▶ [PROBLEM TO WORK ON]:
Looking through the data, please report how many lines contain the string "DEPTH", giving nothing but the number.

▶ [STORED DATA]:
<file path="src/rtl/alu_cmd_issuer.sv">
// Host-side command issuer for the FIFO/ALU pipeline: screens div-by-zero, throttles
// issue with an in-flight credit count, and tags returning results with their opcode.
module alu_cmd_issuer #(
  parameter int unsigned CREDITS   = 4,
  parameter int unsigned ISSUE_GAP = 1
) (
  input  logic       clk,
  input  logic       reset,
  input  logic       cmd_valid,
  output logic       cmd_ready,
  input  logic [1:0] cmd_op,
  input  logic [3:0] cmd_a,
  input  logic [3:0] cmd_b,
  output logic       cmd_err,
  output logic [9:0] data,
  output logic       valid,
  input  logic       res_valid,
  input  logic [8:0] result,
  output logic       rsp_valid,
  output logic [1:0] rsp_op,
  output logic [8:0] rsp_data,
  output logic [2:0] in_flight,
  output logic       err_spurious
);

  localparam int unsigned OP_W   = 2;
  localparam int unsigned WORD_W = 10;
  localparam int unsigned RES_W  = 9;
  localparam int unsigned CNT_W  = 3;
  // Tag storage spans the full pointer range; only CREDITS slots are ever used.
  localparam int unsigned DEPTH  = 8;

  typedef enum logic [1:0] {
    S_IDLE  = 2'd0,
    S_ISSUE = 2'd1,
    S_GAP   = 2'd2
  } state_t;

  state_t             state_q, state_d;
  logic [CNT_W-1:0]   gap_q, gap_d;
  logic [CNT_W-1:0]   in_flight_q, in_flight_d;
  logic [CNT_W-1:0]   wr_ptr_q, wr_ptr_d;
  logic [CNT_W-1:0]   rd_ptr_q, rd_ptr_d;
  logic [OP_W-1:0]    tags_q [DEPTH];
  logic [OP_W-1:0]    tags_d [DEPTH];
  logic [WORD_W-1:0]  data_q, data_d;
  logic               valid_q, valid_d;
  logic               cmd_err_q, cmd_err_d;
  logic               rsp_valid_q, rsp_valid_d;
  logic [OP_W-1:0]    rsp_op_q, rsp_op_d;
  logic [RES_W-1:0]   rsp_data_q, rsp_data_d;
  logic               err_spur_q, err_spur_d;
  logic               accept, div_zero, push, pop;

  function automatic logic [CNT_W-1:0] ptr_inc(input logic [CNT_W-1:0] p);
    return (p == CNT_W'(CREDITS - 1)) ? '0 : p + CNT_W'(1);
  endfunction

  // Next-state, handshake and tag FIFO control
  always_comb begin
    state_d     = state_q;
    gap_d       = gap_q;
    in_flight_d = in_flight_q;
    wr_ptr_d    = wr_ptr_q;
    rd_ptr_d    = rd_ptr_q;
    tags_d      = tags_q;
    data_d      = data_q;
    valid_d     = 1'b0;
    cmd_err_d   = 1'b0;
    rsp_valid_d = 1'b0;
    rsp_op_d    = rsp_op_q;
    rsp_data_d  = rsp_data_q;
    err_spur_d  = err_spur_q;

    cmd_ready = (state_q == S_IDLE) && (in_flight_q < CNT_W'(CREDITS));
    accept    = cmd_valid && cmd_ready;
    div_zero  = accept && (cmd_op == 2'd3) && (cmd_b == 4'd0);
    push      = accept && !div_zero;
    pop       = res_valid && (in_flight_q != '0);

    case (state_q)
      S_IDLE: begin
        if (push) state_d = S_ISSUE;
      end
      S_ISSUE: begin
        if (ISSUE_GAP != 0) begin
          state_d = S_GAP;
          gap_d   = CNT_W'(ISSUE_GAP);
        end else begin
          state_d = S_IDLE;
        end
      end
      S_GAP: begin
        gap_d = gap_q - CNT_W'(1);
        if (gap_q <= CNT_W'(1)) state_d = S_IDLE;
      end
      default: state_d = S_IDLE;
    endcase

    cmd_err_d = div_zero;
    if (push) begin
      data_d           = {cmd_op, cmd_b, cmd_a};
      valid_d          = 1'b1;
      tags_d[wr_ptr_q] = cmd_op;
      wr_ptr_d         = ptr_inc(wr_ptr_q);
    end

    // Push can never target the slot being popped: push needs a free credit.
    if (pop) begin
      rsp_valid_d = 1'b1;
      rsp_data_d  = result;
      rsp_op_d    = tags_q[rd_ptr_q];
      rd_ptr_d    = ptr_inc(rd_ptr_q);
    end

    if (res_valid && (in_flight_q == '0)) err_spur_d = 1'b1;

    case ({push, pop})
      2'b10:   in_flight_d = in_flight_q + CNT_W'(1);
      2'b01:   in_flight_d = in_flight_q - CNT_W'(1);
      default: in_flight_d = in_flight_q;
    endcase
  end

  always_ff @(posedge clk) begin
    if (reset) begin
      state_q     <= S_IDLE;
      gap_q       <= '0;
      in_flight_q <= '0;
      wr_ptr_q    <= '0;
      rd_ptr_q    <= '0;
      for (int unsigned i = 0; i < DEPTH; i++) tags_q[i] <= '0;
      data_q      <= '0;
      valid_q     <= 1'b0;
      cmd_err_q   <= 1'b0;
      rsp_valid_q <= 1'b0;
      rsp_op_q    <= '0;
      rsp_data_q  <= '0;
      err_spur_q  <= 1'b0;
    end else begin
      state_q     <= state_d;
      gap_q       <= gap_d;
      in_flight_q <= in_flight_d;
      wr_ptr_q    <= wr_ptr_d;
      rd_ptr_q    <= rd_ptr_d;
      tags_q      <= tags_d;
      data_q      <= data_d;
      valid_q     <= valid_d;
      cmd_err_q   <= cmd_err_d;
      rsp_valid_q <= rsp_valid_d;
      rsp_op_q    <= rsp_op_d;
      rsp_data_q  <= rsp_data_d;
      err_spur_q  <= err_spur_d;
    end
  end

  assign data         = data_q;
  assign valid        = valid_q;
  assign cmd_err      = cmd_err_q;
  assign rsp_valid    = rsp_valid_q;
  assign rsp_op       = rsp_op_q;
  assign rsp_data     = rsp_data_q;
  assign in_flight    = in_flight_q;
  assign err_spurious = err_spur_q;

endmodule

</file>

▶ [RESULT FOR THIS EXERCISE]:
4